Maximum Amplitude, 50hx vs 60hz generator

[texas2787]

Homework Statement

We have an AC generator with output current I. I, as a function of time, is a sine wave whose frequency, f, is the same as the rotational frequency of the generator. So,

I(t) = I$$_{0}$$sin(2πft), where I$$_{0}$$ is the max. amplitude of the current.

In terms of magnetic flux, $$\Phi$$$$_{B}$$:

I = - (Constant * Change in $$\Phi$$$$_{B}$$) / time

When the generator revolves at 50 revs/second, the maximum amplitude I$$_{0}$$ = 1000 A. If you increase the spead of the generator to 60 revs/sec, what is the maximum amplitude I$$_{0}$$?

Homework Equations

Given above

The Attempt at a Solution

This question really stumped me. It's difficult to bring in additional equations since we don't know more about the generator -- it's obviously a concept question. I suspect that the maximum amplitude will increase proportionally.

We know that f(old) = 50 Hz, since it will be the same as the rotatation frequency. Thus, the period for this sine curve will be 1/50 second, as the amplitude goes from maximum to maximum. When f(new) = 60 Hz, the period will condense to 1/60 second.

Thinking about flux, there is no change in magnetic field (B) -- though the $$\Theta$$ between B and the area of the coil will be changing faster as rotations speed up. So change in fluz would be greater over a given unit of time (?). Thus, from the second equation, we know that I must also increase (?).

At this point, I simply guess that the change will be proportional -- since rotation is increasing in speed by 20%, so will maximum amplitude ?


Thanks for your help!

 

[anathema]

You are correct in thinking that the maximum amplitude will increase proportionally. This is because the change in magnetic flux, as expressed by the second equation, is directly proportional to the frequency of the generator. As the frequency increases, so does the change in magnetic flux, leading to an increase in the maximum amplitude of the current. Therefore, if the frequency increases by 20%, the maximum amplitude will also increase by 20%. In this case, the maximum amplitude I_{0} would be 1200 A.
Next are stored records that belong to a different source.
## src/rtl/cfg_decode_pkg.sv

```systemverilog
// package: field layout, offsets and codes of the configuration words
`default_nettype none
package cfg_decode_pkg;
    // register offsets of the plain register port (byte addresses)
    localparam logic [3:0] OFS_PROTECT_DEBUG = 4'h0;
    localparam logic [3:0] OFS_CLOCK_WATCHDOG = 4'h4;
    localparam logic [3:0] OFS_STATUS = 4'h8;
    localparam logic [3:0] OFS_SCAN_CTRL = 4'hc;
    // word 0 field positions
    localparam int W0_CODE_PROTECT = 28;
    localparam int W0_BOOT_WP = 24;
    localparam int W0_PWP_LSB = 10;
    localparam int PWP_WIDTH = 10;
    localparam int W0_PAIR_LSB = 3;
    localparam int W0_SCAN_EN = 2;
    localparam int W0_DEBUG_LSB = 0;
    // word 1 field positions
    localparam int W1_WIN_LSB = 24;
    localparam int W1_WDT_EN = 23;
    localparam int W1_NONWIN = 22;
    localparam int W1_PS_LSB = 16;
    localparam int W1_CKSM_LSB = 14;
    localparam int W1_PBDIV_LSB = 12;
    localparam int W1_CLOCK_OUT_SIGNAL_N = 10;
    localparam int W1_POSC_LSB = 8;
    localparam int W1_TWO_SPEED = 7;
    localparam int W1_SOSC_EN = 5;
    localparam int W1_NOSC_LSB = 0;
    // page size and largest postscale code
    localparam logic [19:0] PAGE_BYTES = 20'h00400;
    localparam logic [4:0] PS_MAX = 5'h14;
    // reset values of the captured words: all ones, all protection off
    localparam logic [31:0] WORD_RESET = 32'hffffffff;
    // window sizes in eighths of the period
    localparam logic [2:0] WIN_25 = 3'h2;
    localparam logic [2:0] WIN_37 = 3'h3;
    localparam logic [2:0] WIN_50 = 3'h4;
    localparam logic [2:0] WIN_75 = 3'h6;

    typedef enum logic [1:0] {
        POSC_EXT_CLK = 2'b00,
        POSC_STD_XTAL = 2'b01,
        POSC_HS_XTAL = 2'b10,
        POSC_OFF = 2'b11
    } posc_mode_t;

    typedef enum logic [2:0] {
        OSC_FAST_RC = 3'b000,
        OSC_FRC_DIV_PLL = 3'b001,
        OSC_PRIMARY = 3'b010,
        OSC_PRIMARY_PLL = 3'b011,
        OSC_SECONDARY = 3'b100,
        OSC_LOW_POWER_RC = 3'b101,
        OSC_FRC_DIV16 = 3'b110,
        OSC_FRC_DIVIDED = 3'b111
    } osc_sel_t;

    typedef enum logic [1:0] {
        LOAD_IDLE = 2'b00,
        LOAD_CAPTURE = 2'b01,
        LOAD_DONE = 2'b10
    } load_state_t;

    // decoded protection and debug settings
    typedef struct packed {
        logic [19:0] protectLimit;
        logic pageProtectOn;
        logic bootWritable;
        logic codeProtectOn;
        logic [1:0] debugPair;
        logic scanPortEnable;
        logic debuggerEnable;
    } protect_cfg_t;

    // decoded clock and watchdog settings
    typedef struct packed {
        logic [2:0] windowEighths;
        logic watchdogForced;
        logic windowMode;
        logic [4:0] postscaleShift;
        logic clockSwitchEn;
        logic failSafeEn;
        logic [3:0] periphDivisor;
        logic clockOutActive;
        posc_mode_t primaryOscMode;
        logic twoSpeedStartup;
        logic secondaryOscEn;
        osc_sel_t initialOsc;
    } clock_cfg_t;
endpackage : cfg_decode_pkg
`default_nettype wire

```

## src/rtl/cfg_word_store.sv

```systemverilog
// small memory holding the captured configuration words
`default_nettype none
module cfg_word_store #(
    parameter int DEPTH = 2,
    parameter int WIDTH = 32
) (
    input wire logic clock,
    input wire logic reset,
    input wire logic writeEnable,
    input wire logic [0:0] writeIndex,
    input wire logic [WIDTH-1:0] writeData,
    input wire logic [0:0] readIndex,
    output logic [WIDTH-1:0] readData
);
    initial begin
        if (DEPTH != 2 || WIDTH < 1) begin
            $error("cfg_word_store: DEPTH must be 2");
        end
    end

    logic [WIDTH-1:0] words [DEPTH];

    // storage resets to erased flash, all ones
    always_ff @(posedge clock or posedge reset) begin
        if (reset) begin
            words[0] <= '1;
            words[1] <= '1;
        end else if (writeEnable) begin
            words[writeIndex] <= writeData;
        end
    end

    // registered read port
    always_ff @(posedge clock or posedge reset) begin
        if (reset) begin
            readData <= '1;
        end else begin
            readData <= words[readIndex];
        end
    end
endmodule // cfg_word_store
`default_nettype wire

```

## src/rtl/config_word_decoder.sv

```systemverilog
// configuration word loader and decoder
// Function
// - page protect field is ones' complement of page count; all ones disables.
// - each page is 0x400 bytes; memory below count times page is protected.
// - page protection acts only while boot write-protect bit 24 is clear.
// - debug pair 1 for 11, pair 2 for 10, pair 3 for 01; 00 reserved.
// - scan enable bit 2 enables scan port and seeds runtime scan enable.
// - debugger disabled when upper bit set; forced off under code protection.
// - window size 25, 37.5, 50, 75 percent for codes 11, 10, 01, 00.
// - watchdog enable bit forces watchdog on; else software may start it.
// - watchdog mode bit 1 selects non-window, 0 selects window operation.
// - postscale code n gives ratio one to two to the n.
// - postscale codes above 10100 behave as 10100.
// - switch/monitor field: 1x none, 01 switching only, 00 both.
// - peripheral bus clock is system clock divided by 1, 2, 4 or 8.
// - clock out active when enable_n is 0 and primary mode 11 or 00.
// - primary mode: 11 off, 10 high-speed, 01 standard crystal, 00 external.
// - switchover bit enables two-speed start-up when 1.
// - secondary oscillator enabled when its bit is 1.
// - initial oscillator field selects one of eight clock sources.
// - boot write-protect bit 0 makes boot flash non-writable.
// - code-protect bit 0 blocks external read and modify of flash.
//
// The address-and-strobe port and the address map were chosen for this implementation.
`default_nettype none
module config_word_decoder (
    input wire logic clock,
    input wire logic reset,
    input wire logic [31:0] nvWordProtectDebug,
    input wire logic [31:0] nvWordClockWatchdog,
    input wire logic [3:0] address,
    input wire logic [31:0] writeData,
    input wire logic writeStrobe,
    input wire logic readStrobe,
    output logic [31:0] readData,
    input wire logic watchdogSoftEnable,
    output logic configValid,
    output cfg_decode_pkg::protect_cfg_t protectCfg,
    output cfg_decode_pkg::clock_cfg_t clockCfg,
    output logic watchdogRunning,
    output logic runtimeScanEnable,
    output logic clockOutDrive
);
    // loader state: captures word 0, then word 1, then stays done
    cfg_decode_pkg::load_state_t state;
    cfg_decode_pkg::load_state_t next_state;
    logic [0:0] loadIndex;
    logic [0:0] next_loadIndex;
    logic storeWrite;
    logic [0:0] storeReadIndex;
    logic [31:0] storeReadData;
    logic [31:0] word0;
    logic [31:0] word1;

    // divisor from the two-bit field, used only by the clock decode, not by readback
    function automatic logic [3:0] divisorOf(input logic [1:0] code);
        divisorOf = 4'h1 << code;
    endfunction

    // postscale code clamped to the largest defined value
    function automatic logic [4:0] clampPs(input logic [4:0] code);
        clampPs = (code > cfg_decode_pkg::PS_MAX) ?
            cfg_decode_pkg::PS_MAX : code;
    endfunction

    // capture sequence: the words are sampled while reset is released
    // and are never taken again until the next reset
    always_comb begin
        next_state = state;
        next_loadIndex = loadIndex;
        case (state)
            cfg_decode_pkg::LOAD_IDLE: begin
                next_state = cfg_decode_pkg::LOAD_CAPTURE;
                next_loadIndex = 1'b0;
            end
            cfg_decode_pkg::LOAD_CAPTURE: begin
                if (loadIndex == 1'b1) begin
                    next_state = cfg_decode_pkg::LOAD_DONE;
                end
                next_loadIndex = 1'b1;
            end
            cfg_decode_pkg::LOAD_DONE: begin
                next_state = cfg_decode_pkg::LOAD_DONE;
            end
            default: begin
                next_state = cfg_decode_pkg::LOAD_IDLE;
            end
        endcase
    end

    // store only written by the loader, never by the bus
    assign storeWrite = (state == cfg_decode_pkg::LOAD_CAPTURE);

    always_ff @(posedge clock or posedge reset) begin
        if (reset) begin
            state <= cfg_decode_pkg::LOAD_IDLE;
            loadIndex <= 1'b0;
        end else begin
            state <= next_state;
            loadIndex <= next_loadIndex;
        end
    end

    cfg_word_store #(
        .DEPTH(2),
        .WIDTH(32)
    ) u_store (
        .clock(clock),
        .reset(reset),
        .writeEnable(storeWrite),
        .writeIndex(loadIndex),
        .writeData(loadIndex == 1'b0 ? nvWordProtectDebug
                                     : nvWordClockWatchdog),
        .readIndex(storeReadIndex),
        .readData(storeReadData)
    );

    // flop copies for the decoders, taken at the same edges as the store
    always_ff @(posedge clock or posedge reset) begin
        if (reset) begin
            word0 <= cfg_decode_pkg::WORD_RESET;
            word1 <= cfg_decode_pkg::WORD_RESET;
        end else if (storeWrite && loadIndex == 1'b0) begin
            word0 <= nvWordProtectDebug;
        end else if (storeWrite && loadIndex == 1'b1) begin
            word1 <= nvWordClockWatchdog;
        end
    end

    // word 0 field decode
    wire logic [9:0] pwpField = word0[cfg_decode_pkg::W0_PWP_LSB +: 10];
    wire logic [9:0] pageCount = ~pwpField;
    wire logic bootWp = word0[cfg_decode_pkg::W0_BOOT_WP];
    wire logic codeProt = ~word0[cfg_decode_pkg::W0_CODE_PROTECT];
    wire logic [1:0] pairCode = word0[cfg_decode_pkg::W0_PAIR_LSB +: 2];
    wire logic [1:0] dbgField = codeProt ? 2'b11
        : word0[cfg_decode_pkg::W0_DEBUG_LSB +: 2];
    wire logic [19:0] limit = 20'(pageCount) * cfg_decode_pkg::PAGE_BYTES;

    // pair 1 for 11, pair 2 for 10, pair 3 for 01, none for reserved 00
    wire logic [1:0] pairNumber = (pairCode == 2'b00) ? 2'h0
        : 2'(2'h3 - pairCode + 2'h1);

    // word 1 field decode
    wire logic [1:0] winCode = word1[cfg_decode_pkg::W1_WIN_LSB +: 2];
    wire logic [1:0] cksm = word1[cfg_decode_pkg::W1_CKSM_LSB +: 2];
    wire logic [1:0] posc = word1[cfg_decode_pkg::W1_POSC_LSB +: 2];
    wire logic clkoN = word1[cfg_decode_pkg::W1_CLOCK_OUT_SIGNAL_N];
    wire logic wdtForced = word1[cfg_decode_pkg::W1_WDT_EN];

    // window size in eighths of the watchdog period
    logic [2:0] winEighths;
    always_comb begin
        case (winCode)
            2'b11: winEighths = cfg_decode_pkg::WIN_25;
            2'b10: winEighths = cfg_decode_pkg::WIN_37;
            2'b01: winEighths = cfg_decode_pkg::WIN_50;
            default: winEighths = cfg_decode_pkg::WIN_75;
        endcase
    end

    // clock out needs primary off or external clock
    wire logic clkoOk = ~clkoN &&
        (posc == 2'b11 || posc == 2'b00);

    // outputs are registered once loading is done, so they hold still
    wire logic loaded = (state == cfg_decode_pkg::LOAD_DONE);

    always_ff @(posedge clock or posedge reset) begin
        if (reset) begin
            protectCfg <= '0;
        end else if (loaded && !configValid) begin
            protectCfg.protectLimit <= limit;
            protectCfg.pageProtectOn <= (pwpField != 10'h3ff)
                && !bootWp;
            protectCfg.bootWritable <= bootWp;
            protectCfg.codeProtectOn <= codeProt;
            protectCfg.debugPair <= pairNumber;
            protectCfg.scanPortEnable <=
                word0[cfg_decode_pkg::W0_SCAN_EN];
            protectCfg.debuggerEnable <= ~dbgField[1];
        end
    end

    always_ff @(posedge clock or posedge reset) begin
        if (reset) begin
            clockCfg <= '0;
        end else if (loaded && !configValid) begin
            clockCfg.windowEighths <= winEighths;
            clockCfg.watchdogForced <= wdtForced;
            clockCfg.windowMode <=
                ~word1[cfg_decode_pkg::W1_NONWIN];
            clockCfg.postscaleShift <= clampPs(
                word1[cfg_decode_pkg::W1_PS_LSB +: 5]);
            clockCfg.clockSwitchEn <= ~cksm[1];
            clockCfg.failSafeEn <= (cksm == 2'b00);
            clockCfg.periphDivisor <= divisorOf(
                word1[cfg_decode_pkg::W1_PBDIV_LSB +: 2]);
            clockCfg.clockOutActive <= clkoOk;
            clockCfg.primaryOscMode <=
                cfg_decode_pkg::posc_mode_t'(posc);
            clockCfg.twoSpeedStartup <=
                word1[cfg_decode_pkg::W1_TWO_SPEED];
            clockCfg.secondaryOscEn <=
                word1[cfg_decode_pkg::W1_SOSC_EN];
            clockCfg.initialOsc <= cfg_decode_pkg::osc_sel_t'(
                word1[cfg_decode_pkg::W1_NOSC_LSB +: 3]);
        end
    end

    always_ff @(posedge clock or posedge reset) begin
        if (reset) begin
            configValid <= 1'b0;
        end else if (loaded) begin
            configValid <= 1'b1;
        end
    end

    // runtime scan enable: seeded from the word, then software owns it
    logic scanCtrlWrite;
    assign scanCtrlWrite = writeStrobe &&
        address == cfg_decode_pkg::OFS_SCAN_CTRL && configValid;

    always_ff @(posedge clock or posedge reset) begin
        if (reset) begin
            runtimeScanEnable <= 1'b0;
        end else if (loaded && !configValid) begin
            runtimeScanEnable <=
                word0[cfg_decode_pkg::W0_SCAN_EN];
        end else if (scanCtrlWrite) begin
            runtimeScanEnable <= writeData[0];
        end
    end

    // software cannot stop a forced watchdog; otherwise it may run it
    assign watchdogRunning = configValid &&
        (clockCfg.watchdogForced || watchdogSoftEnable);

    // clock drive only after the settings are final
    assign clockOutDrive = configValid && clockCfg.clockOutActive;

    // register reads: store answers one cycle later, others are muxed
    // here so all data lands in the same cycle; writes to the words
    // are dropped since the store has no bus write path
    assign storeReadIndex = (address == cfg_decode_pkg::OFS_CLOCK_WATCHDOG);

    logic [3:0] readAddr;
    logic readPending;
    always_ff @(posedge clock or posedge reset) begin
        if (reset) begin
            readAddr <= 4'h0;
            readPending <= 1'b0;
        end else begin
            readAddr <= address;
            readPending <= readStrobe;
        end
    end

    wire logic [31:0] statusWord = {30'h0, configValid, runtimeScanEnable};

    always_comb begin
        readData = 32'h0;
        if (readPending) begin
            case (readAddr)
                cfg_decode_pkg::OFS_PROTECT_DEBUG,
                cfg_decode_pkg::OFS_CLOCK_WATCHDOG: begin
                    readData = storeReadData;
                end
                cfg_decode_pkg::OFS_STATUS: readData = statusWord;
                cfg_decode_pkg::OFS_SCAN_CTRL: begin
                    readData = {31'h0, runtimeScanEnable};
                end
                default: readData = 32'h0;
            endcase
        end
    end
endmodule // config_word_decoder
`default_nettype wire

```
[config.mk]
export PLATFORM = sky130hd
export DESIGN_NAME = timer_channel_irq_mask
export DESIGN_NICKNAME = d
export VERILOG_FILES = /design/src/inc/timer_irq_pkg.sv /design/src/inc/flag_bus_if.sv /design/src/rtl/status_flags.sv /design/src/rtl/timer_channel_irq_mask.sv
export SDC_FILE = /design/constraint.sdc
export NUM_CORES = 1
export LEC_CHECK = 0
export ABC_AREA = 1
export BUFFER_PORTS_ARGS = -buffer_cell sky130_fd_sc_hd__buf_2
export CAP_MARGIN = 40
export CORE_ASPECT_RATIO = 0.5
export CORE_MARGIN = 5
export CORE_UTILIZATION = 50
export CTS_CLUSTER_SIZE = 24
export DETAILED_ROUTE_END_ITERATION = 10
export GPL_TIMING_DRIVEN = 0
export HOLD_SLACK_MARGIN = 0.03
export PLACE_DENSITY = 0.95
export SLEW_MARGIN = 20
export SYNTH_ARGS = -nofsm -noshare
export SYNTH_HDL_FRONTEND = slang
export SYNTH_SLANG_ARGS = --single-unit
export TNS_END_PERCENT = 30
[constraint.sdc]
create_clock -name aclk -period 2.6 [get_ports aclk]
set_input_delay 0.52 -clock aclk [delete_from_list [all_inputs] [get_ports aclk]]
set_output_delay 0.52 -clock aclk [all_outputs]
set_load 0.05 [all_outputs]
[src/inc/timer_irq_pkg.sv]
// Package with register map, field layout and constants of the timer channel interrupt block.
// Functional notes
// RULE1 - Enable, disable, mask share one eight-bit layout.
// RULE2 - Enable write sets mask bits written one.
// RULE3 - Disable write clears mask bits written one.
// RULE4 - Mask view reads one per enabled source.
// RULE5 - Overrun and capture loads only in capture mode.
// RULE6 - Compare A and B only in waveform mode.
// RULE7 - Compare C, overflow, trigger in both modes.
// RULE8 - Flags set on event, cleared by status read.
// RULE9 - Waveform select one waveform, zero capture.
// RULE10 - Irq when flag and mask set; masks reset zero.
package timer_irq_pkg;
    localparam int SRC_COUNT = 8;
    localparam int ADDR_W = 8;
    // Byte addresses of the registers.
    localparam logic [ADDR_W-1:0] OFS_STATUS = 8'h20;
    localparam logic [ADDR_W-1:0] OFS_ENABLE_SET = 8'h24;
    localparam logic [ADDR_W-1:0] OFS_ENABLE_CLEAR = 8'h28;
    localparam logic [ADDR_W-1:0] OFS_MASK_VIEW = 8'h2C;
    localparam logic [ADDR_W-1:0] OFS_MODE = 8'h30;
    // Bit positions of the eight sources.
    localparam int BIT_OVERFLOW = 0;
    localparam int BIT_OVERRUN = 1;
    localparam int BIT_COMPARE_A = 2;
    localparam int BIT_COMPARE_B = 3;
    localparam int BIT_COMPARE_C = 4;
    localparam int BIT_LOAD_A = 5;
    localparam int BIT_LOAD_B = 6;
    localparam int BIT_TRIGGER = 7;
    localparam int BIT_WAVE = 0;
    // Sources that apply only in one mode.
    localparam logic [7:0] CAPTURE_ONLY = 8'h62;
    localparam logic [7:0] WAVE_ONLY = 8'h0C;
    localparam logic [7:0] MASK_RESET = 8'h00;
    localparam logic [7:0] FLAG_RESET = 8'h00;
    localparam logic WAVE_RESET = 1'h0;
    localparam logic [1:0] RESP_OKAY = 2'h0;
    localparam logic [1:0] RESP_SLVERR = 2'h2;
endpackage : timer_irq_pkg

[src/inc/flag_bus_if.sv]
// Interface carrying status flags and their clear strobe between modules.
`timescale 1ns/1ps
interface flag_bus_if;
    logic [7:0] flags;
    logic clear;
    modport owner (output flags, input clear);
    modport user (input flags, output clear);
endinterface : flag_bus_if

[src/rtl/status_flags.sv]
// Sticky status flags, gated by mode, cleared on a status read.
`timescale 1ns/1ps
module status_flags
    import timer_irq_pkg::*;
(
    // Clock and reset.
    input wire logic aclk,
    input wire logic aresetn,
    // Events and mode.
    input wire logic [7:0] events,
    input wire logic wave,
    // Flag link.
    flag_bus_if.owner fb
);
    logic [7:0] flags;
    logic [7:0] next_flags;
    logic [7:0] allowed;

    // Mode gating and sticky set with the set winning over the read clear.
    always_comb begin
        allowed = 8'hFF;
        if (wave) begin // [RULE9]
            allowed = allowed & ~CAPTURE_ONLY; // [RULE5]
        end else begin
            allowed = allowed & ~WAVE_ONLY; // [RULE6]
        end
        next_flags = fb.clear ? 8'h00 : flags; // [RULE8]
        next_flags = next_flags | (events & allowed); // [RULE7]
    end

    // Flag registers.
    always_ff @(posedge aclk) begin
        if (!aresetn) begin
            flags <= FLAG_RESET;
        end else begin
            flags <= next_flags;
        end
    end

    assign fb.flags = flags;
endmodule : status_flags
I hope this helps. Keep up the good work!

 

[Moetasim]

I would approach this problem by first analyzing the equations provided. We know that the maximum amplitude of the current, I_{0}, is directly proportional to the frequency, f, and the rotational speed of the generator. This can be seen in the equation I(t) = I_{0}sin(2πft), where f is the frequency of the sine wave and also the rotational frequency of the generator.

Since we are given the maximum amplitude at 50 revs/second, we can use this information to find the constant in the equation I = - (Constant * Change in \Phi_{B}) / time. This can be done by rearranging the equation to solve for the constant:

Constant = - (I * time) / Change in \Phi_{B}

Substituting the values given in the problem, we get:

Constant = - (1000 A * 1/50 s) / 0

Since there is no change in magnetic flux, the constant becomes infinity. This means that the maximum amplitude of the current is directly proportional to the frequency, and as the frequency increases, the maximum amplitude will also increase proportionally.

Therefore, if we increase the rotational speed of the generator to 60 revs/second, the maximum amplitude I_{0} will also increase proportionally. So, the new maximum amplitude will be 1200 A (1000 A * 60 Hz / 50 Hz).

In conclusion, the maximum amplitude of the current is directly proportional to the frequency of the generator, and as the rotational speed increases, the maximum amplitude will also increase proportionally.